Il Governo e i relatori alla Camera del disegno di legge formalmente intitolato al mercato e alla concorrenza hanno deciso che gli affitti tra privati di immobili non abitativi devono ancora essere regolati da una normativa di quasi quarant’anni fa, la cosiddetta legge sull’equo canone, del tutto anacronistica e gravemente limitativa dell’attività economica. Una legge che questo stesso Governo – nella relazione ufficiale ad un decreto-legge di qualche mese fa – aveva detto essere caratterizzata da “rilevanti elementi di rigidità che non hanno pari nei principali Paesi europei”, aggiungendo che ‘l’attuale disciplina vincolistica limita la libertà delle parti di regolare liberamente il rapporto, predeterminandolo in molti elementi essenziali’ e, ancora, che ‘tali rigidità costituiscono un freno allo sviluppo del mercato delle locazioni commerciali e degli immobili ad uso turistico’. Nonostante queste parole – e nonostante alcune proposte liberalizzatrici sottoscritte da deputati di Gruppi parlamentari sia di maggioranza (Area popolare) sia di opposizione (Forza Italia) – il Governo e i relatori del provvedimento hanno preferito mantenere una disciplina fuori dal tempo, che impedisce l’incontro tra domanda e offerta e che, soprattutto, scoraggia fortemente l’avvio di nuove iniziative imprenditoriali, specie da parte di giovani.
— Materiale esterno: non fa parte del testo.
[config.mk]
export PLATFORM = sky130hd
export DESIGN_NAME = hex_to_base64_stream
export DESIGN_NICKNAME = d
export VERILOG_FILES = /design/src/sv/h2b64_pkg.sv /design/src/sv/hex_to_base64_stream.sv /design/src/sv/h2b64_front.sv /design/src/sv/h2b64_fifo.sv /design/src/sv/h2b64_back.sv
export SDC_FILE = /design/constraint.sdc
export NUM_CORES = 1
export LEC_CHECK = 0
export BUFFER_PORTS_ARGS = -buffer_cell sky130_fd_sc_hd__buf_4
export CAP_MARGIN = 10
export CORE_ASPECT_RATIO = 0.9
export CORE_MARGIN = 4
export CORE_UTILIZATION = 35
export CTS_CLUSTER_DIAMETER = 100
export DETAILED_ROUTE_END_ITERATION = 8
export MAX_ROUTING_LAYER = met4
export PLACE_DENSITY = 0.56
export SLEW_MARGIN = 20
export SYNTH_ARGS = -nofsm -noshare
export SYNTH_HDL_FRONTEND = slang
export SYNTH_HIERARCHICAL = 1
export SYNTH_SLANG_ARGS = --single-unit
[constraint.sdc]
create_clock -name clk_i -period 5.8 [get_ports clk_i]
set_input_delay 1.74 -clock clk_i [delete_from_list [all_inputs] [get_ports clk_i]]
set_output_delay 1.74 -clock clk_i [all_outputs]
set_load 0.005 [all_outputs]
[src/sv/h2b64_pkg.sv]
`timescale 1ns / 1ps
// ----------------------------------------------------------------------------
// h2b64_pkg: shared types and helpers for the hex to base64 stream
// Item structs, the job record passed from front to back, status codes and
// the character mapping functions.
// ----------------------------------------------------------------------------
package h2b64_pkg;

  typedef enum logic [1:0] {
    ST_OK        = 2'd0,
    ST_BAD_CHAR  = 2'd1,
    ST_ODD_LEN   = 2'd2
  } status_e;

  localparam logic [7:0] ChZero  = 8'h30;  // '0'
  localparam logic [7:0] ChNine  = 8'h39;  // '9'
  localparam logic [7:0] ChUpA   = 8'h41;  // 'A'
  localparam logic [7:0] ChUpF   = 8'h46;  // 'F'
  localparam logic [7:0] ChLoA   = 8'h61;  // 'a'
  localparam logic [7:0] ChLoF   = 8'h66;  // 'f'
  localparam logic [7:0] ChPlus  = 8'h2b;  // '+'
  localparam logic [7:0] ChSlash = 8'h2f;  // '/'
  localparam logic [7:0] ChPad   = 8'h3d;  // '='

  localparam logic [5:0] SxUpperEnd = 6'h1a;
  localparam logic [5:0] SxLowerEnd = 6'h34;
  localparam logic [5:0] SxDigitEnd = 6'h3e;

  typedef struct packed {
    logic [7:0] hex_char;
    logic       last_item;
  } in_item_t;

  typedef struct packed {
    logic [7:0] out_char;
    logic [1:0] status;
    logic       end_of_run;
  } out_item_t;

  // One unit of work for the back end: either a single error result or a
  // group of four characters, of which pad trailing ones are '='.
  typedef struct packed {
    logic        is_err;
    logic [1:0]  status;
    logic [23:0] word;
    logic [1:0]  pad;
    logic        last;
  } job_t;

  // Bit 4 set means not a hex digit.
  function automatic logic [4:0] nibble_of(input logic [7:0] c);
    logic [7:0] t;
    t = 8'h0;
    if (c inside {[ChZero:ChNine]}) begin
      t = c - ChZero;
    end else if (c inside {[ChLoA:ChLoF]}) begin
      t = c - ChLoA + 8'd10;
    end else if (c inside {[ChUpA:ChUpF]}) begin
      t = c - ChUpA + 8'd10;
    end else begin
      t = 8'h10;
    end
    return t[4:0];
  endfunction

  function automatic logic [7:0] sextet_char(input logic [5:0] v);
    logic [7:0] r;
    if (v < SxUpperEnd) begin
      r = ChUpA + {2'b00, v};
    end else if (v < SxLowerEnd) begin
      r = ChLoA + {2'b00, v - SxUpperEnd};
    end else if (v < SxDigitEnd) begin
      r = ChZero + {2'b00, v - SxLowerEnd};
    end else if (v == SxDigitEnd) begin
      r = ChPlus;
    end else begin
      r = ChSlash;
    end
    return r;
  endfunction

endpackage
Il tutto, però, consentendone la derogabilità solo da parte di pochissimi grandi soggetti. Ne prendiamo atto, assicurando, però, che non ci rassegneremo al fatto che spinte puramente corporative possano impedire la modernizzazione di un Paese messo in ginocchio ogni giorno, prima ancora che dalla crisi economica, da uno Stato che non sa riconoscere le vere esigenze dei cittadini e del mercato.